On Monday, December 06, 2010 08:18:56 pm Bryan Hoyt | Brush Technology wrote:
+1, I love the exposé idea.
Without knowing much about the internals of Inkscape, I'd imagine that being fairly advanced graphics software, most of the graphics-level stuff required for animation & scaling will be already in place, and the difficult part will not be creating a flashy-looking animation, but rather designing a functionality that will be intuitive.
- Bryan
On Mon, Dec 6, 2010 at 23:03, Jasper van de Gronde <th.v.d.gronde@...2509.....> wrote: On 2010-12-04 19:53, Felipe Sanches wrote:
I have been using inkscape a lot recently and I noticed that sometimes it can become very annoying to select svg elements that are in the middle of a pile of other elements.
Thus, I was thinking that we could have a key-combo that would break appart all "hidden" shapes to allow you to select one of them, and after that, all shapes would be places back in their correct places. Sometimes I do something similar to that by hand, but an automated UI feature would be very useful. Also, it would be solely a visualization mode, not actualy modifying elements in the SVG DOM.

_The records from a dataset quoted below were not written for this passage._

==> src/rtl/core/u8sd_pkg.sv <==
// ----------------------------------------------------------------------------
// UTF-8 stream decoder package
// Shared types and constants: result status codes, the result record and
// the lead-byte and overlong thresholds of the six-byte legacy form.
// ----------------------------------------------------------------------------
`default_nettype none

package u8sd_pkg;

    localparam int unsigned CP_W  = 31;   // code point width
    localparam int unsigned LEN_W = 3;    // sequence length width
    localparam int unsigned IN_TDATA_W  = 8;
    localparam int unsigned OUT_TDATA_W = 40;  // 31 + 3 bits, padded to bytes
    localparam int unsigned OUT_TUSER_W = 2;

    // Result status, carried on the master-side tuser.
    typedef enum logic [1:0] {
        ST_DECODED   = 2'd0,
        ST_INVALID   = 2'd1,
        ST_TRUNCATED = 2'd2
    } t_status;

    typedef struct packed {
        logic [CP_W-1:0]  code_point;
        t_status          status;
        logic [LEN_W-1:0] bad_length;
    } t_result;

    // Lowest lead byte of each sequence length, and the first invalid lead byte.
    localparam logic [7:0] LEAD_2   = 8'hC2;
    localparam logic [7:0] LEAD_3   = 8'hE0;
    localparam logic [7:0] LEAD_4   = 8'hF0;
    localparam logic [7:0] LEAD_5   = 8'hF8;
    localparam logic [7:0] LEAD_6   = 8'hFC;
    localparam logic [7:0] LEAD_BAD = 8'hFF;

    // Smallest second byte that is not overlong after the lowest lead.
    localparam logic [7:0] MIN2_3 = 8'hA0;
    localparam logic [7:0] MIN2_4 = 8'h90;
    localparam logic [7:0] MIN2_5 = 8'h88;
    localparam logic [7:0] MIN2_6 = 8'h84;

    // Continuation bytes are 10xxxxxx.
    localparam logic [1:0] CONT_TAG = 2'b10;

endpackage : u8sd_pkg

`default_nettype wire

==> src/rtl/core/utf8_stream_decoder_core.sv <==
// ----------------------------------------------------------------------------
// UTF-8 stream decoder core
// Byte-serial decoder for legacy UTF-8 (up to six bytes) into 31-bit code
// points, with invalid and truncated sequence reporting.
// ----------------------------------------------------------------------------
// Usage:
//   The slave-side stream carries one raw byte per transaction in tdata; tlast
//   marks the final byte of the stream. The master-side stream carries one
//   result per transaction: the code point and the error length in tdata and
//   the status (decoded, invalid, truncated) in tuser.
//   A byte that completes a sequence, an ASCII byte, an invalid lead byte or
//   a byte with tlast set that opens or continues a sequence produces one result; the
//   other bytes of a sequence produce none.
//   Throughput is one byte per cycle while s_axis_tready is high. The result
//   of a byte is presented on the master side from the output register.
//   Decoding is a single pass of shallow logic from the sequence state
//   registers and the incoming byte into the output register.
//   When the receiver stalls, the output register holds its result and a
//   skid register takes one more, so s_axis_tready only drops once both are
//   full; it is driven straight from a register.
//   A synchronous reset (i_rst_n low) abandons any open sequence, empties
//   both output registers and leaves the decoder idle and ready.
// ----------------------------------------------------------------------------
`default_nettype none

module utf8_stream_decoder_core (
    input  wire logic                                i_clk,
    input  wire logic                                i_rst_n,
    // Byte stream in
    input  wire logic                                s_axis_tvalid,
    output      logic                                s_axis_tready,
    input  wire logic [u8sd_pkg::IN_TDATA_W-1:0]     s_axis_tdata,  // [7:0] data_byte
    input  wire logic                                s_axis_tlast,  // end_of_stream
    // Result stream out
    output      logic                                m_axis_tvalid,
    input  wire logic                                m_axis_tready,
    output      logic [u8sd_pkg::OUT_TDATA_W-1:0]    m_axis_tdata,  // [30:0] code_point,
                                                                    // [33:31] bad_length,
                                                                    // [39:34] zero
    output      logic [u8sd_pkg::OUT_TUSER_W-1:0]    m_axis_tuser   // [1:0] status
);

    import u8sd_pkg::*;

    // Sequence state
    logic [7:0]       r_lead,   n_lead;
    logic [7:0]       r_second, n_second;
    logic [CP_W-1:0]  r_acc,    n_acc;
    logic [LEN_W-1:0] r_seen,   n_seen;
    logic [LEN_W-1:0] r_need,   n_need;
    logic             r_cbad,   n_cbad;

    // Output register and skid register
    t_result r_out,  r_skid;
    logic    r_out_valid, r_skid_valid;

    logic       s_accept;
    logic       m_pop;
    logic [7:0] byte_in;
    logic       eos;

    t_result    res;
    logic       res_valid;

    logic [LEN_W-1:0] seen_inc;
    logic             tail_bad;
    logic [7:0]       second_now;
    logic             overlong_ok;

    assign byte_in  = s_axis_tdata;
    assign eos      = s_axis_tlast;
    assign s_accept = s_axis_tvalid && s_axis_tready;
    assign m_pop    = r_out_valid && m_axis_tready;

    assign seen_inc = r_seen + LEN_W'(1);
    // A continuation byte that is not 10xxxxxx spoils the whole sequence.
    assign tail_bad = r_cbad || (byte_in[7:6] != CONT_TAG);
    // The second byte of the sequence once this byte has been taken.
    assign second_now = (r_seen == LEN_W'(1)) ? byte_in : r_second;

    // Overlong check on the lead and the second byte as it stands after this
    // byte has been taken. Only the lowest lead of each length can be overlong.
    always_comb begin
        case (r_need)
            3'd3:    overlong_ok = (r_lead != LEAD_3) || (second_now >= MIN2_3);
            3'd4:    overlong_ok = (r_lead != LEAD_4) || (second_now >= MIN2_4);
            3'd5:    overlong_ok = (r_lead != LEAD_5) || (second_now >= MIN2_5);
            3'd6:    overlong_ok = (r_lead != LEAD_6) || (second_now >= MIN2_6);
            default: overlong_ok = 1'b1;
        endcase
    end

    // Decode of one byte against the sequence state.
    always_comb begin
        n_lead    = r_lead;
        n_second  = r_second;
        n_acc     = r_acc;
        n_seen    = r_seen;
        n_need    = r_need;
        n_cbad    = r_cbad;
        res_valid = 1'b0;
        res       = '{code_point: '0, status: ST_DECODED, bad_length: '0};

        if (r_seen == '0) begin
            if (byte_in[7] == 1'b0) begin
                // ASCII decodes at once.
                res_valid      = 1'b1;
                res.code_point = CP_W'(byte_in);
            end else if (!(byte_in inside {[LEAD_2:LEAD_BAD - 8'd1]})) begin
                // Stray continuation byte, overlong two-byte lead or 0xFF.
                res_valid      = 1'b1;
                res.status     = ST_INVALID;
                res.bad_length = LEN_W'(1);
            end else begin
                n_lead   = byte_in;
                n_second = '0;
                n_cbad   = 1'b0;
                if (byte_in < LEAD_3) begin
                    n_need = 3'd2;
                    n_acc  = CP_W'(byte_in[4:0]);
                end else if (byte_in < LEAD_4) begin
                    n_need = 3'd3;
                    n_acc  = CP_W'(byte_in[3:0]);
                end else if (byte_in < LEAD_5) begin
                    n_need = 3'd4;
                    n_acc  = CP_W'(byte_in[2:0]);
                end else if (byte_in < LEAD_6) begin
                    n_need = 3'd5;
                    n_acc  = CP_W'(byte_in[1:0]);
                end else begin
                    n_need = 3'd6;
                    n_acc  = CP_W'(byte_in[0]);
                end
                if (eos) begin
                    // Stream ends right after a lead byte.
                    n_seen         = '0;
                    res_valid      = 1'b1;
                    res.status     = ST_TRUNCATED;
                    res.bad_length = LEN_W'(1);
                end else begin
                    n_seen = LEN_W'(1);
                end
            end
        end else begin
            n_second = second_now;
            n_cbad   = tail_bad;
            n_acc    = {r_acc[CP_W-7:0], byte_in[5:0]};
            n_seen   = seen_inc;

            if (seen_inc >= r_need) begin
                // Sequence complete: judge it as a whole.
                n_seen    = '0;
                res_valid = 1'b1;
                if (tail_bad || !overlong_ok) begin
                    res.status     = ST_INVALID;
                    res.bad_length = r_need;
                end else begin
                    res.code_point = n_acc;
                end
            end else if (eos) begin
                n_seen         = '0;
                res_valid      = 1'b1;
                res.status     = ST_TRUNCATED;
                res.bad_length = seen_inc;
            end
        end
    end

    // Sequence state registers. Only the control fields need a reset value;
    // the payload fields are always written before they are read.
    always_ff @(posedge i_clk) begin
        if (!i_rst_n) begin
            r_seen <= '0;
            r_need <= '0;
            r_cbad <= 1'b0;
        end else if (s_accept) begin
            r_seen <= n_seen;
            r_need <= n_need;
            r_cbad <= n_cbad;
        end
    end

    always_ff @(posedge i_clk) begin
        if (s_accept) begin
            r_lead   <= n_lead;
            r_second <= n_second;
            r_acc    <= n_acc;
        end
    end

    // Output register with skid stage. The skid register only fills when a
    // new result arrives while the output register is held by the receiver;
    // while it is full no byte is taken, so it drains first.
    always_ff @(posedge i_clk) begin
        if (!i_rst_n) begin
            r_out_valid  <= 1'b0;
            r_skid_valid <= 1'b0;
        end else begin
            if (r_skid_valid) begin
                if (m_pop) begin
                    r_out        <= r_skid;
                    r_skid_valid <= 1'b0;
                end
            end else if (s_accept && res_valid) begin
                if (!r_out_valid || m_pop) begin
                    r_out       <= res;
                    r_out_valid <= 1'b1;
                end else begin
                    r_skid       <= res;
                    r_skid_valid <= 1'b1;
                end
            end else if (m_pop) begin
                r_out_valid <= 1'b0;
            end
        end
    end

    assign s_axis_tready = !r_skid_valid;
    assign m_axis_tvalid = r_out_valid;
    assign m_axis_tdata  = {(OUT_TDATA_W - CP_W - LEN_W)'(0), r_out.bad_length, r_out.code_point};
    assign m_axis_tuser  = r_out.status;

endmodule : utf8_stream_decoder_core

`default_nettype wire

I'd like to have some feedback on this idea. thanks,
I like the idea, also to be able to select items that are not necessarily on top of each other, but are very close (this can be very frustrating, requiring very precise mousing and/or zooming).
For shapes that are not on top of each other I think it should just be like a kind of magnifier glass, but how would you propose to "pull apart" completely covered shapes? I could imagine something could be done that's similar to certain graph layout algorithms. But it would have to be pretty fast.
The menu idea mentioned by Michael might also be an option, but I have some (although it was brief) experience with something like that and found it a bit inconvenient, especially as you have to make a coupling between the text in the menu and the objects in your image. Thumbnails would help, but if they're as small as icons they might be of limited use, if they get larger it may just be more natural to have a zoom-like behaviour. Also, such a menu solution could make it a bit more awkward to also handle selecting non-overlapping (or partially overlapping), but very close, shapes.
For what it's worth, alt-click in Inkscape currently lets you cycle through the objects under the cursor (first alt-click selects the top object, second alt-click selects the next one down, and so on). There is a good description of this at the bottom of the "Basic" tutorial (Help->Tutorials->Basic).